Abstract
Purpose :
Previously, studies in our Lab have shown that the treatment with a galectin-3 inhibitor, GB1265, reduces corneal fibrosis. To detect the impact of GB1265 treatment specifically on fibrosis-related genes, we analyzed differentially expressed genes by Nanostring technology using the fibrosis panel.
Methods :
Corneal fibrosis was induced by alkali-burn injury in C57B/6 mice. Vehicle alone or GB1265 (10µl of 10mg/ml in vehicle) were topically applied to the eye twice per day from day 1 until day 14. Corneal opacity was scored by slit lamp examination at day 7 and 14 post-injury. On day 14, corneas were harvested, isolated RNA was processed for Nanostring analysis using a mouse fibrosis panel that profiles 770 genes across 51 annotated pathways. Differentially expressed genes were analyzed using nCounter gene expression platform analysis. Subset of genes involved in fibrosis pathway were confirmed by Q-PCR and immunohistochemical staining.
Results :
Of the 770 genes in the panel, 230 genes were not expressed above background, 9 genes were not expressed in all replicates (n = 3), 128 genes were not affected by GB1265 treatment. Of the remaining 540 genes, 11.5% were differentially expressed in GB1265-treated corneas compared to vehicle-treated corneas (fold change >2.0; false discovery rate q <0.05).
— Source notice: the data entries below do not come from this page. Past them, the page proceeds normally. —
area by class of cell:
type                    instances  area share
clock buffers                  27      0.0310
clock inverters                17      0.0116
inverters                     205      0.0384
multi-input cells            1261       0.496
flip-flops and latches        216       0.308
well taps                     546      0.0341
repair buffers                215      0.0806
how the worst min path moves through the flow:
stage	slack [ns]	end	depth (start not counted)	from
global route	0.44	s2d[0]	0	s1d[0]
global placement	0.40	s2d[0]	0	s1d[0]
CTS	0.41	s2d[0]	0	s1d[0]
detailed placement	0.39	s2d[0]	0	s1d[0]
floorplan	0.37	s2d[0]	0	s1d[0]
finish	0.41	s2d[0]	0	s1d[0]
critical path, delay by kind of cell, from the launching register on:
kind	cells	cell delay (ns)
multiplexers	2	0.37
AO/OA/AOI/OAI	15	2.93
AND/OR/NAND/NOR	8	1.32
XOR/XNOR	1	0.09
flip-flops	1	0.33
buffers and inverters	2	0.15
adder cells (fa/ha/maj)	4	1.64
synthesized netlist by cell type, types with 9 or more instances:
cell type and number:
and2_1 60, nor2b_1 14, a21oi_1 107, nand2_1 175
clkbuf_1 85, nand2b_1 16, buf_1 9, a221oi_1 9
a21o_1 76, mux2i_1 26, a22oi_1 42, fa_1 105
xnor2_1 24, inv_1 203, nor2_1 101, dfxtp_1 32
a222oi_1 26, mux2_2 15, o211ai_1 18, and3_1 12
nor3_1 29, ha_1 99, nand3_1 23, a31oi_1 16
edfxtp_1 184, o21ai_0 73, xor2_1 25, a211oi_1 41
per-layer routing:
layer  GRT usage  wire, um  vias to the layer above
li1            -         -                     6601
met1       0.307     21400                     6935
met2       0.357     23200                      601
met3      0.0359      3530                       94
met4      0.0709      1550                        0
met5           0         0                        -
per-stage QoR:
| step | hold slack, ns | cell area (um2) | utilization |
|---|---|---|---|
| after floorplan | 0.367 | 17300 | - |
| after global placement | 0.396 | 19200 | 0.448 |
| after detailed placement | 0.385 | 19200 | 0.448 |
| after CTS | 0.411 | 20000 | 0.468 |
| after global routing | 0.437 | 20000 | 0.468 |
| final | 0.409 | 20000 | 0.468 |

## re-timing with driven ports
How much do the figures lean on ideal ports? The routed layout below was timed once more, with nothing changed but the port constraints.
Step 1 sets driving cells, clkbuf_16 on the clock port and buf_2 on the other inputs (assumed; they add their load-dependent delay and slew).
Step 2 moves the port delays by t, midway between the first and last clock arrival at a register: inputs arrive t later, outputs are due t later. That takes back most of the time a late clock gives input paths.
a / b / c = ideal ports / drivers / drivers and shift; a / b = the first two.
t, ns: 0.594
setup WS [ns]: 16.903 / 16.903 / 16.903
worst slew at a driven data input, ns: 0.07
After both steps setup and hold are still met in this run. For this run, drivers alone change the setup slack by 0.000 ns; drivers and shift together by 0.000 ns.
What follows belongs to an exercise in optimizing a design on an open flow for small area, a short achievable clock period and few clock cycles per item; a production flow would make more cautious choices.
Where RTL was checked, it was by simulation tests only, not by an equivalence proof against the original.

==> module flex_bch, before the edit <==
module flex_bch (
    input  wire        clk,
    input  wire        rst,
    input  wire        in_valid,
    output wire        in_ready,
    input  wire        in_op,
    input  wire [31:0] in_word,
    output wire        out_valid,
    input  wire        out_ready,
    output wire [31:0] out_word,
    output wire        out_ok,
    output wire [1:0]  out_nfix
);
    wire [4:0] s1, s3;
    wire [9:0] e;            
    wire xn31 = in_word[4] ^ in_word[15];
    wire xn32 = in_word[2] ^ in_word[11];
    wire xn33 = in_word[1] ^ in_word[14];
    wire xn34 = in_word[10] ^ in_word[18];
    wire xn35 = in_word[0] ^ in_word[8];
    wire xn36 = in_word[3] ^ in_word[12];
    wire xn37 = in_word[7] ^ in_word[19];
    wire xn38 = in_word[16] ^ in_word[17];
    wire xn39 = in_word[22] ^ in_word[25];
    wire xn40 = in_word[5] ^ in_word[20];
    wire xn41 = in_word[6] ^ in_word[9];
    wire xn42 = xn31 ^ xn32;
    wire xn43 = xn33 ^ xn34;
    wire xn44 = in_word[13] ^ in_word[15];
    wire xn45 = in_word[21] ^ in_word[24];
    wire xn46 = xn35 ^ xn40;
    wire xn47 = in_word[13] ^ in_word[17];
    wire xn48 = in_word[0] ^ in_word[14];
    wire xn49 = in_word[11] ^ in_word[16];
    wire xn50 = xn36 ^ xn37;
    wire xn51 = xn38 ^ xn41;
    wire xn52 = xn36 ^ xn49;
    wire xn53 = xn32 ^ xn44;
    wire xn54 = in_word[23] ^ in_word[26];
    wire xn55 = in_word[8] ^ in_word[16];
    wire xn56 = in_word[13] ^ in_word[14];
    wire xn57 = in_word[9] ^ in_word[20];
    wire xn58 = in_word[10] ^ in_word[12];
    wire xn59 = in_word[27] ^ in_word[28];
    wire xn60 = in_word[7] ^ in_word[27];
    wire xn61 = in_word[6] ^ in_word[23];
    wire xn62 = xn35 ^ xn37;
    wire xn63 = in_word[19] ^ xn41;
    wire xn64 = xn39 ^ xn59;
    wire xn65 = xn33 ^ xn55;
    wire xn66 = xn39 ^ xn61;
    wire xn67 = xn45 ^ xn48;
    wire xn68 = xn31 ^ xn54;
    wire xn69 = xn47 ^ xn58;
    wire xn70 = xn46 ^ xn51;
    wire xn71 = xn42 ^ xn66;
    wire xn72 = xn42 ^ xn43;
    assign s1[0] = ((((in_word[13] ^ in_word[30]) ^ xn31) ^ (xn39 ^ xn40)) ^ (xn50 ^ xn65));
    assign s1[1] = ((((in_word[13] ^ in_word[18]) ^ (in_word[29] ^ in_word[6])) ^ xn42) ^ (xn50 ^ xn67));
    assign s1[2] = ((((in_word[28] ^ in_word[8]) ^ xn34) ^ (xn37 ^ xn38)) ^ xn71);
    assign s1[3] = ((((in_word[15] ^ in_word[22]) ^ (in_word[3] ^ in_word[5])) ^ (xn45 ^ xn60)) ^ (xn43 ^ xn51));
    assign s1[4] = ((((in_word[21] ^ in_word[2]) ^ xn56) ^ xn68) ^ xn70);
    assign s3[0] = ((((in_word[12] ^ in_word[25]) ^ (in_word[30] ^ in_word[6])) ^ (xn38 ^ xn45)) ^ xn72);
    assign s3[1] = ((((in_word[26] ^ in_word[4]) ^ xn57) ^ xn52) ^ (xn64 ^ xn67));
    assign s3[2] = ((((in_word[0] ^ in_word[18]) ^ (in_word[26] ^ in_word[5])) ^ (xn38 ^ xn39)) ^ (xn50 ^ xn53));
    assign s3[3] = ((((in_word[1] ^ in_word[21]) ^ (in_word[29] ^ in_word[5])) ^ xn64) ^ (xn68 ^ xn69));
    assign s3[4] = (((xn33 ^ xn60) ^ xn46) ^ xn71);
    assign e[0] = (xn69 ^ ((in_word[20] ^ xn37) ^ xn42));
    assign e[1] = (xn63 ^ (xn43 ^ xn52));
    assign e[2] = (xn53 ^ ((in_word[9] ^ (in_word[17] ^ in_word[5])) ^ (xn34 ^ xn35)));
    assign e[3] = (xn65 ^ ((in_word[19] ^ xn57) ^ xn53));
    assign e[4] = (xn62 ^ ((in_word[12] ^ xn44) ^ xn43));
    assign e[5] = (xn63 ^ (((in_word[20] ^ in_word[2]) ^ xn31) ^ (xn34 ^ xn48)));
    assign e[6] = (((in_word[9] ^ (in_word[7] ^ in_word[8])) ^ (xn36 ^ xn40)) ^ xn72);
    assign e[7] = (((in_word[4] ^ (in_word[10] ^ in_word[3])) ^ (xn32 ^ xn33)) ^ ((xn41 ^ xn47) ^ xn62));
    assign e[8] = ((((in_word[19] ^ in_word[1]) ^ xn31) ^ (in_word[3] ^ (in_word[11] ^ in_word[18]))) ^ xn70);
    assign e[9] = (xn52 ^ ((in_word[18] ^ xn56) ^ xn46));
    wire [9:0] d_hi = in_op ? {e[0], e[1], e[2], e[3], e[4], e[5], e[6], e[7], e[8], e[9]}
                            : in_word[30:21];
    reg        full;
    reg [30:0] word;
    assign in_ready  = !full || out_ready;
    assign out_valid = full;
    always @(posedge clk) begin
        if (rst)
            full <= 1'b0;
        else if (in_ready)
            full <= in_valid;
    end
    wire [24:0] g;
    wire [4:0]  tau;
    gf32_inv u_tab (.a(s1), .g(g), .tau(tau));
    wire [4:0] pa, pb;
    gf32_mul u_pa (.a({10'd0, g[14:0]}), .b({2'b00, s3[2:0]}), .y(pa));
    gf32_mul u_pb (.a({g[24:15], 15'd0}), .b({s3[4:3], 3'b000}), .y(pb));
    wire d_ta = ~^(tau[2:0] & s3[2:0]);
    wire d_tb = ^(tau[4:3] & s3[4:3]);
    reg       b31, op, remz, ta, tb;
    reg [4:0] ra, rb, rc;
    always @(posedge clk) begin
        if (in_ready) begin
            b31  <= in_word[31];
            op   <= in_op;
            remz <= (s1 == 5'd0 && s3 == 5'd0);
            ta   <= d_ta;
            tb   <= d_tb;
            word <= {d_hi, in_word[20:0]};
            ra   <= pa;
            rb   <= pb;
            rc   <= pb ^ s1;
        end
    end
    wire fix = !op && !(ta ^ tb);
    wire ok  = op || remz || fix;
    wire [4:0] r1 = ra ^ rc, r2 = ra ^ rb;
    wire b31_out = b31 && !ok;
    wire [30:0] m1, m2;
    gf32_log u_m1 (.a(r1), .m(m1));
    gf32_log u_m2 (.a(r2), .m(m2));
    assign out_word = {b31_out, word ^ ((m1 | m2) & {31{fix}})};
    assign out_ok   = ok;
    assign out_nfix = {fix && r1 != 5'd0, fix && r1 == 5'd0};
endmodule
clock: 8.0 ns
lec_check: 0
cap_margin: 20
core_margin: 2
core_utilization: 40
cts_buf_list: sky130_fd_sc_hd__clkbuf_4 sky130_fd_sc_hd__clkbuf_8
place_density: 0.6
setup_slack_margin: 3.5
slew_margin: 20
standard.sh (not shown) runs the stock make flow with config.mk's settings and CLKGATE_MAP_FILE= SYNTH_SCRIPT=/design/flow/synth_recipe.tcl, a recipe that flattens the netlist after the stock synthesis.
==> flow/flow/run.sh <==
#!/bin/bash
# Layout: the standard flow (standard synthesis, floorplan, power grid, place,
# CTS, route), with small buf_2 cells as the port buffers instead of the delay
# cells buffer_ports picks by default. ORFS's own logs stay in orfs/logs/.
set -euo pipefail
export BUFFER_PORTS_ARGS="-buffer_cell sky130_fd_sc_hd__buf_2"
bash standard.sh > standard.log 2>&1
Testbench counts at the start, summed over its fixed seeds: cycles 4,808, items 4,800.
==> next run, changes <==
--- a/flow/design.v
+++ b/flow/design.v
@@ -177,13 +177,15 @@
     wire [24:0] g;
     wire [4:0]  tau;
     gf32_inv u_tab (.a(s1), .g(g), .tau(tau));
-    wire [4:0] pa, pb;
-    gf32_mul u_pa (.a({10'd0, g[14:0]}), .b({2'b00, s3[2:0]}), .y(pa));
-    gf32_mul u_pb (.a({g[24:15], 15'd0}), .b({s3[4:3], 3'b000}), .y(pb));
-    wire d_ta = ~^(tau[2:0] & s3[2:0]);
-    wire d_tb = ^(tau[4:3] & s3[4:3]);
-    reg       b31, op, remz, ta, tb;
-    reg [4:0] ra, rb, rc;
+    wire [4:0] pa, pb, pc;
+    gf32_mul u_pa (.a({15'd0, g[9:0]}), .b({3'b000, s3[1:0]}), .y(pa));
+    gf32_mul u_pb (.a({5'd0, g[19:10], 10'd0}), .b({1'b0, s3[3:2], 2'b00}), .y(pb));
+    assign pc = g[24:20] & {5{s3[4]}};
+    wire d_ta = ~^(tau[1:0] & s3[1:0]);
+    wire d_tb = ^(tau[3:2] & s3[3:2]);
+    wire d_tc = tau[4] & s3[4];
+    reg       b31, op, remz, ta, tb, tc;
+    reg [4:0] ra, rb, rc, rd;
     always @(posedge clk) begin
         if (in_ready) begin
             b31  <= in_word[31];
@@ -191,20 +193,24 @@
             remz <= (s1 == 5'd0 && s3 == 5'd0);
             ta   <= d_ta;
             tb   <= d_tb;
+            tc   <= d_tc;
             word <= {d_hi, in_word[20:0]};
             ra   <= pa;
             rb   <= pb;
-            rc   <= pb ^ s1;
+            rc   <= pc;
+            rd   <= pc ^ s1;
         end
     end
-    wire fix = !op && !(ta ^ tb);
+    wire fix = !op && !(ta ^ tb ^ tc);
     wire ok  = op || remz || fix;
-    wire [4:0] r1 = ra ^ rc, r2 = ra ^ rb;
+    wire [4:0] rab = ra ^ rb;
+    wire [4:0] r1 = rab ^ rd, r2 = rab ^ rc;
     wire b31_out = b31 && !ok;
     wire [30:0] m1, m2;
     gf32_log u_m1 (.a(r1), .m(m1));
     gf32_log u_m2 (.a(r2), .m(m2));
-    assign out_word = {b31_out, word ^ ((m1 | m2) & {31{fix}})};
+    wire [30:0] fixed = word ^ ((m1 | m2) & {31{fix}});
+    assign out_word = {b31_out, fixed};
     assign out_ok   = ok;
     assign out_nfix = {fix && r1 != 5'd0, fix && r1 == 5'd0};
 endmodule
The new run went through all stages and came out clean.
Non-clock buffer count decreases by 12.
Critical path depth decreases by 3.
Final area increases by 1.8%.
Sequential cell count increases by 6.
Area after synthesis increases by 2.4%.
Clock-buffer cell count increases by 4.
Setup slack improved by 0.049 ns.
Global-route usage decreases by 1.7 points.
Only the layout flow was run in the second run of this note; the RTL was not checked for function there.

what the ideal ports hide:
How much do the figures lean on ideal ports? The routed layouts below were timed once more, with nothing changed but the port constraints. Step 1: set_driving_cell puts a clkbuf_16 on clk and a buf_2 on each other input, an assumption about the parent block. Step 2 moves the port delays by t, midway between the first and last clock arrival at a register: inputs arrive t later, outputs are due t later. That takes back most of the time a late clock gives input paths. Three values: ideal ports, drivers, drivers and shift; two values: the first two.
run	shift t [ns]	setup slack, ns	worst register clock-pin slew, ns
the first run	0.351	3.538 / 3.545 / 3.194	0.11 / 0.11
the second run	0.371	3.587 / 3.603 / 3.232	0.08 / 0.08
After both steps setup and hold are still met in every run listed. For the second run, which loses most, drivers alone change the setup slack by +0.016 ns; drivers and shift together by -0.355 ns.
Of the 55 differentially expressed genes in the inhibitor treated group, 52 were downregulated, and 3 were upregulated. MMP-9 and -12, Collagen I and V, LOXL-1 and -2 and Itgb3 were among the significantly downregulated genes. Pathway analysis of differentially expressed genes revealed that three fibrosis-related pathways i.e. TGFβ pathway, Th17 differentiation, and collagen biosynthesis were downregulated whereas none of the pathways were upregulated in the GB1265-treated corneas.
Conclusions :
Our data indicated that galectin-3 inhibitor plays an important role in reducing corneal fibrosis by downregulating fibrosis-related genes in the corneas treated with GB1265. This leads us to conclude that GB1265 is an effective galectin-3 inhibitor and could be a potential candidate for developing a new drug to halt the progression of fibrosis after injury.
This is a 2021 ARVO Annual Meeting abstract.